*TASK GOAL*. Look below for the lines from the one with "rd_ptr + (AW+1)'(1);" to the one with "(sel == REG_STATUS);", and copy exactly those lines, both ends included.

━━━ DATA ━━━

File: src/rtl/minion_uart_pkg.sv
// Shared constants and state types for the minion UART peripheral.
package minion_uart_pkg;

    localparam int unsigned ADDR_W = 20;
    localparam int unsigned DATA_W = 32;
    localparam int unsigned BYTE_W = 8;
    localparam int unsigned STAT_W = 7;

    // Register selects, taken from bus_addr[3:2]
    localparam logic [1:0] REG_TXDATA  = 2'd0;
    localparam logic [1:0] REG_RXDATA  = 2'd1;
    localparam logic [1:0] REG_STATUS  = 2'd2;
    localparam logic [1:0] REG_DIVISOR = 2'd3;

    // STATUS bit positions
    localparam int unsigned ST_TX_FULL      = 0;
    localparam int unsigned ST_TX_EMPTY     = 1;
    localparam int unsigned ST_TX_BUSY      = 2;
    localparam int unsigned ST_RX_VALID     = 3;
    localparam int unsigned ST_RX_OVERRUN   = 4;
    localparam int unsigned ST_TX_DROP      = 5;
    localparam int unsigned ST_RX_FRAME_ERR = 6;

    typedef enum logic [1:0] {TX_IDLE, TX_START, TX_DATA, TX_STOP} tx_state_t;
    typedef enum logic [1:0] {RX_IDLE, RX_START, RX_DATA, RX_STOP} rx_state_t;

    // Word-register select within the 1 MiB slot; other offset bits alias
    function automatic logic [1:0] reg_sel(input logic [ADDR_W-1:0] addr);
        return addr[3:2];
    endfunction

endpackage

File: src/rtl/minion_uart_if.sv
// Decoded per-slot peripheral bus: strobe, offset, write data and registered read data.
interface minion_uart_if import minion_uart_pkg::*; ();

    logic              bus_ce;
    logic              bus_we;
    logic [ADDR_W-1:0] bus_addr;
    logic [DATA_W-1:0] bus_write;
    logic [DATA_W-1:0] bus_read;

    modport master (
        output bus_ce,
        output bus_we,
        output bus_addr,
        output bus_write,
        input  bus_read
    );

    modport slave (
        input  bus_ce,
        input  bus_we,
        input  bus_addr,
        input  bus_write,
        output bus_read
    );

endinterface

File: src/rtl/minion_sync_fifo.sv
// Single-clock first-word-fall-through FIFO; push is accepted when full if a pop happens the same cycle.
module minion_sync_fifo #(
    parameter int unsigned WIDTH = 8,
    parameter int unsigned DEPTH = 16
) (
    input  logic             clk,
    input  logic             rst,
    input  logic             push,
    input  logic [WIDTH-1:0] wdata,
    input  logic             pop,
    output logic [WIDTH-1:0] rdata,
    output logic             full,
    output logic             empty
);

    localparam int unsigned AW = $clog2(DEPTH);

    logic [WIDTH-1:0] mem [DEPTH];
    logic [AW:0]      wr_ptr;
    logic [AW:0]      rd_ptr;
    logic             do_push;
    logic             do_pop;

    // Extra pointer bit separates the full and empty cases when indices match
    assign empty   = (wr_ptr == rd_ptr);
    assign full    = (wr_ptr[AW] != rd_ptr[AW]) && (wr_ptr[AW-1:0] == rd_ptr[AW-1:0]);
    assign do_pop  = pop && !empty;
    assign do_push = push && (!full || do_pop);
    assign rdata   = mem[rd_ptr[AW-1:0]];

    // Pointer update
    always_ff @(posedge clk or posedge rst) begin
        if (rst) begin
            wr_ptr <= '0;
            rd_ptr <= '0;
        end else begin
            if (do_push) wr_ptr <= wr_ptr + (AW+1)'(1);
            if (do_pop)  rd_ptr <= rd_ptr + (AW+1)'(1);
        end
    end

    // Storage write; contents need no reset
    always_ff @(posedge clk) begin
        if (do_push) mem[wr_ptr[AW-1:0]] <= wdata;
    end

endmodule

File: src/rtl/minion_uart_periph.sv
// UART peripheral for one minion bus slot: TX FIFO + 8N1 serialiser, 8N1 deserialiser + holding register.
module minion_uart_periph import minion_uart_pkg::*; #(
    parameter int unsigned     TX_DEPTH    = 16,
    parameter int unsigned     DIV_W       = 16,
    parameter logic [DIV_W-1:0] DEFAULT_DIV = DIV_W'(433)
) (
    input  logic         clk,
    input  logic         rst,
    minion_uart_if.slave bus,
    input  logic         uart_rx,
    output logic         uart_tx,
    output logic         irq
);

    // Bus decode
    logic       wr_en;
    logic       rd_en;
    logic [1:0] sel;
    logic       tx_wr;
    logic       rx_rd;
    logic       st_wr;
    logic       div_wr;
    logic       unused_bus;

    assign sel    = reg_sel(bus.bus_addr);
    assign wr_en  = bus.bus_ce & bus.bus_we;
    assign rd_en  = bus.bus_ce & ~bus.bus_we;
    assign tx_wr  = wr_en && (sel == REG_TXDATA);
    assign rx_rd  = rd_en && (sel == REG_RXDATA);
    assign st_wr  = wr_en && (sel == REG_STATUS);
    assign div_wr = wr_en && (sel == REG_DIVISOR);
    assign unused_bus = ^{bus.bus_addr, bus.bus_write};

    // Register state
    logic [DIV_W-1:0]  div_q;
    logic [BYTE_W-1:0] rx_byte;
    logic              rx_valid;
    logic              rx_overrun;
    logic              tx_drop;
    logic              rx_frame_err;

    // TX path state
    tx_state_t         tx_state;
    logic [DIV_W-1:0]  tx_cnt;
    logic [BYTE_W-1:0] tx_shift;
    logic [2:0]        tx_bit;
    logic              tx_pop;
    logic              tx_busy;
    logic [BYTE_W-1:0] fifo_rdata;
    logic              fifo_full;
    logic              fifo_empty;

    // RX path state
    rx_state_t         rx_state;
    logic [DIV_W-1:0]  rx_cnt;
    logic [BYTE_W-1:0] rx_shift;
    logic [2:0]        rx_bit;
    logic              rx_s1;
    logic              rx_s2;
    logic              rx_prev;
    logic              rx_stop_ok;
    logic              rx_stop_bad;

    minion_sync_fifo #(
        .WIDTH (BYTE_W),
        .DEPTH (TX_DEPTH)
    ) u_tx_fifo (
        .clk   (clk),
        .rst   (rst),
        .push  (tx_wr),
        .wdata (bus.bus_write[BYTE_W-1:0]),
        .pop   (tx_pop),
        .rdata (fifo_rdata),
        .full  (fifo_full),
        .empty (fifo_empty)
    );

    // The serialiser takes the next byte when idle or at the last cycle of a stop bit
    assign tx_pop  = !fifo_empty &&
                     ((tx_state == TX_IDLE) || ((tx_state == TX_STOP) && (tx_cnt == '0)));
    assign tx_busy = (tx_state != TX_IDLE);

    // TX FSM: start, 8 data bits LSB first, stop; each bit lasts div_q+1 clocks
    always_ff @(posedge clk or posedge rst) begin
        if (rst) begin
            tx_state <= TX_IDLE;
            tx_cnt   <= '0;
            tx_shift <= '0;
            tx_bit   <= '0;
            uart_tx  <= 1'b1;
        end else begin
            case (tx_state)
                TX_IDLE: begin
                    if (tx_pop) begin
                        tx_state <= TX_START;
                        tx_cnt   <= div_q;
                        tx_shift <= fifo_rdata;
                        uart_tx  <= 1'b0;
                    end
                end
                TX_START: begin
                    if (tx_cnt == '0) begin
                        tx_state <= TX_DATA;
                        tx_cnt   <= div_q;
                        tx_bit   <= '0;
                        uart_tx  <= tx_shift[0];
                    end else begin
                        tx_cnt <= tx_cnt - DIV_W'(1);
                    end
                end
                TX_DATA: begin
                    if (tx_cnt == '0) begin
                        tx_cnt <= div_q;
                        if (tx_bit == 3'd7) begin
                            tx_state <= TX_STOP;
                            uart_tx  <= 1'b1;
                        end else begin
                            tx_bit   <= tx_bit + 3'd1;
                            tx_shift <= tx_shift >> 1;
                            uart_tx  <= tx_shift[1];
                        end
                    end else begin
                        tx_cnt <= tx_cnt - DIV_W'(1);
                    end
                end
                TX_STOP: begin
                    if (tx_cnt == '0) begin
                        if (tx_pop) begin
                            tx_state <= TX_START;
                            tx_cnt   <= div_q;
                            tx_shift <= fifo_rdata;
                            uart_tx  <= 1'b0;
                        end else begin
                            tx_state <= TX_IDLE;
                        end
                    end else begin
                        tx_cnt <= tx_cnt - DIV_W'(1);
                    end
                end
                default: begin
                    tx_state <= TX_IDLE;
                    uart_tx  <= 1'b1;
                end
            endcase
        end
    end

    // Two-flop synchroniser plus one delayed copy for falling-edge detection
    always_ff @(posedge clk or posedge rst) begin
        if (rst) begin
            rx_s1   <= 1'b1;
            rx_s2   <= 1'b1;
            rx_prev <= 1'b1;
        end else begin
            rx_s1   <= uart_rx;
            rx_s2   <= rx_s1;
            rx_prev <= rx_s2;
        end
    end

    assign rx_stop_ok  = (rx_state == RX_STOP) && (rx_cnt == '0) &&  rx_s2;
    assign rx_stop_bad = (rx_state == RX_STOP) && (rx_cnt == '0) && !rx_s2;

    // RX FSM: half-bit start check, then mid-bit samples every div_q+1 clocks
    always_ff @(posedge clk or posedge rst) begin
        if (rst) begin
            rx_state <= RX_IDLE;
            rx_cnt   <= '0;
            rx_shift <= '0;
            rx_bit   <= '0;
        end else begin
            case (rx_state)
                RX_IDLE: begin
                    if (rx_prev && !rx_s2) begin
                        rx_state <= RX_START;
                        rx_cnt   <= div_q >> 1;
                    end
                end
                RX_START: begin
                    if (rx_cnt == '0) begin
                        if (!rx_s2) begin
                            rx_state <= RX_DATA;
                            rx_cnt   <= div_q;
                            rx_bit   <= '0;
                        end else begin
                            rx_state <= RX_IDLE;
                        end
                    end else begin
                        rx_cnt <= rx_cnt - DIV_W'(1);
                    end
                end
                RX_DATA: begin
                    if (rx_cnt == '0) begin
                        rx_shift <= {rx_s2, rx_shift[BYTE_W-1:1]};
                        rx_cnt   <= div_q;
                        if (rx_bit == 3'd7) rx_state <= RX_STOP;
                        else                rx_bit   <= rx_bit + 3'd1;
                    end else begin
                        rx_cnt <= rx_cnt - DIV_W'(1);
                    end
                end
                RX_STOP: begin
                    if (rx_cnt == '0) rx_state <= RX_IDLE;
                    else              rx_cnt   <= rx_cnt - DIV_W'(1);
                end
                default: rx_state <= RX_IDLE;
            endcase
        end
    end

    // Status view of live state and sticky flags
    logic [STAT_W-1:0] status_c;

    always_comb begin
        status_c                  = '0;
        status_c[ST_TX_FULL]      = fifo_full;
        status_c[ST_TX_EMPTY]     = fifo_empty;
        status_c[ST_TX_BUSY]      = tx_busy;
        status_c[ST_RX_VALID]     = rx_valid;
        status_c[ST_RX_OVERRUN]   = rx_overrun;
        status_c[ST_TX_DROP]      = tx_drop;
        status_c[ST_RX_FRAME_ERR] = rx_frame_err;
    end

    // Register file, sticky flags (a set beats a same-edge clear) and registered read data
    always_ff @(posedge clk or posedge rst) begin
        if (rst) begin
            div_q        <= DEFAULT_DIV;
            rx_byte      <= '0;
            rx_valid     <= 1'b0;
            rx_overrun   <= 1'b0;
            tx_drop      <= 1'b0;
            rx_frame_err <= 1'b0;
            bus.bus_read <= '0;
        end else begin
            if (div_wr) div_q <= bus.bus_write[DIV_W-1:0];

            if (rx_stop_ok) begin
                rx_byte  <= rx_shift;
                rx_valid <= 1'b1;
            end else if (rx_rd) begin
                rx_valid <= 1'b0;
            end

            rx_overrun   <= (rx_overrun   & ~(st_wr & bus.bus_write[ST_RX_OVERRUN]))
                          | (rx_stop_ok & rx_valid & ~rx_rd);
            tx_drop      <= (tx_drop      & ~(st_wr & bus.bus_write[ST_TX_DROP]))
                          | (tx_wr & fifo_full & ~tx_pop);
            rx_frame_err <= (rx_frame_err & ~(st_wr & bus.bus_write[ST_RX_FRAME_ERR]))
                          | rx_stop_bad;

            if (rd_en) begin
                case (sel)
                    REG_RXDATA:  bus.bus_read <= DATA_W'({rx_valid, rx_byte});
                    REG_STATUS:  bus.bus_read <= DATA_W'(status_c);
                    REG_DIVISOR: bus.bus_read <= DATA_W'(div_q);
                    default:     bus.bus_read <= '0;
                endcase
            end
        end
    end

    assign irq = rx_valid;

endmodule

━━━

*RESULT OF THE TASK*.
            if (do_pop)  rd_ptr <= rd_ptr + (AW+1)'(1);
        end
    end

    // Storage write; contents need no reset
    always_ff @(posedge clk) begin
        if (do_push) mem[wr_ptr[AW-1:0]] <= wdata;
    end

endmodule

File: src/rtl/minion_uart_periph.sv
// UART peripheral for one minion bus slot: TX FIFO + 8N1 serialiser, 8N1 deserialiser + holding register.
module minion_uart_periph import minion_uart_pkg::*; #(
    parameter int unsigned     TX_DEPTH    = 16,
    parameter int unsigned     DIV_W       = 16,
    parameter logic [DIV_W-1:0] DEFAULT_DIV = DIV_W'(433)
) (
    input  logic         clk,
    input  logic         rst,
    minion_uart_if.slave bus,
    input  logic         uart_rx,
    output logic         uart_tx,
    output logic         irq
);

    // Bus decode
    logic       wr_en;
    logic       rd_en;
    logic [1:0] sel;
    logic       tx_wr;
    logic       rx_rd;
    logic       st_wr;
    logic       div_wr;
    logic       unused_bus;

    assign sel    = reg_sel(bus.bus_addr);
    assign wr_en  = bus.bus_ce & bus.bus_we;
    assign rd_en  = bus.bus_ce & ~bus.bus_we;
    assign tx_wr  = wr_en && (sel == REG_TXDATA);
    assign rx_rd  = rd_en && (sel == REG_RXDATA);
    assign st_wr  = wr_en && (sel == REG_STATUS);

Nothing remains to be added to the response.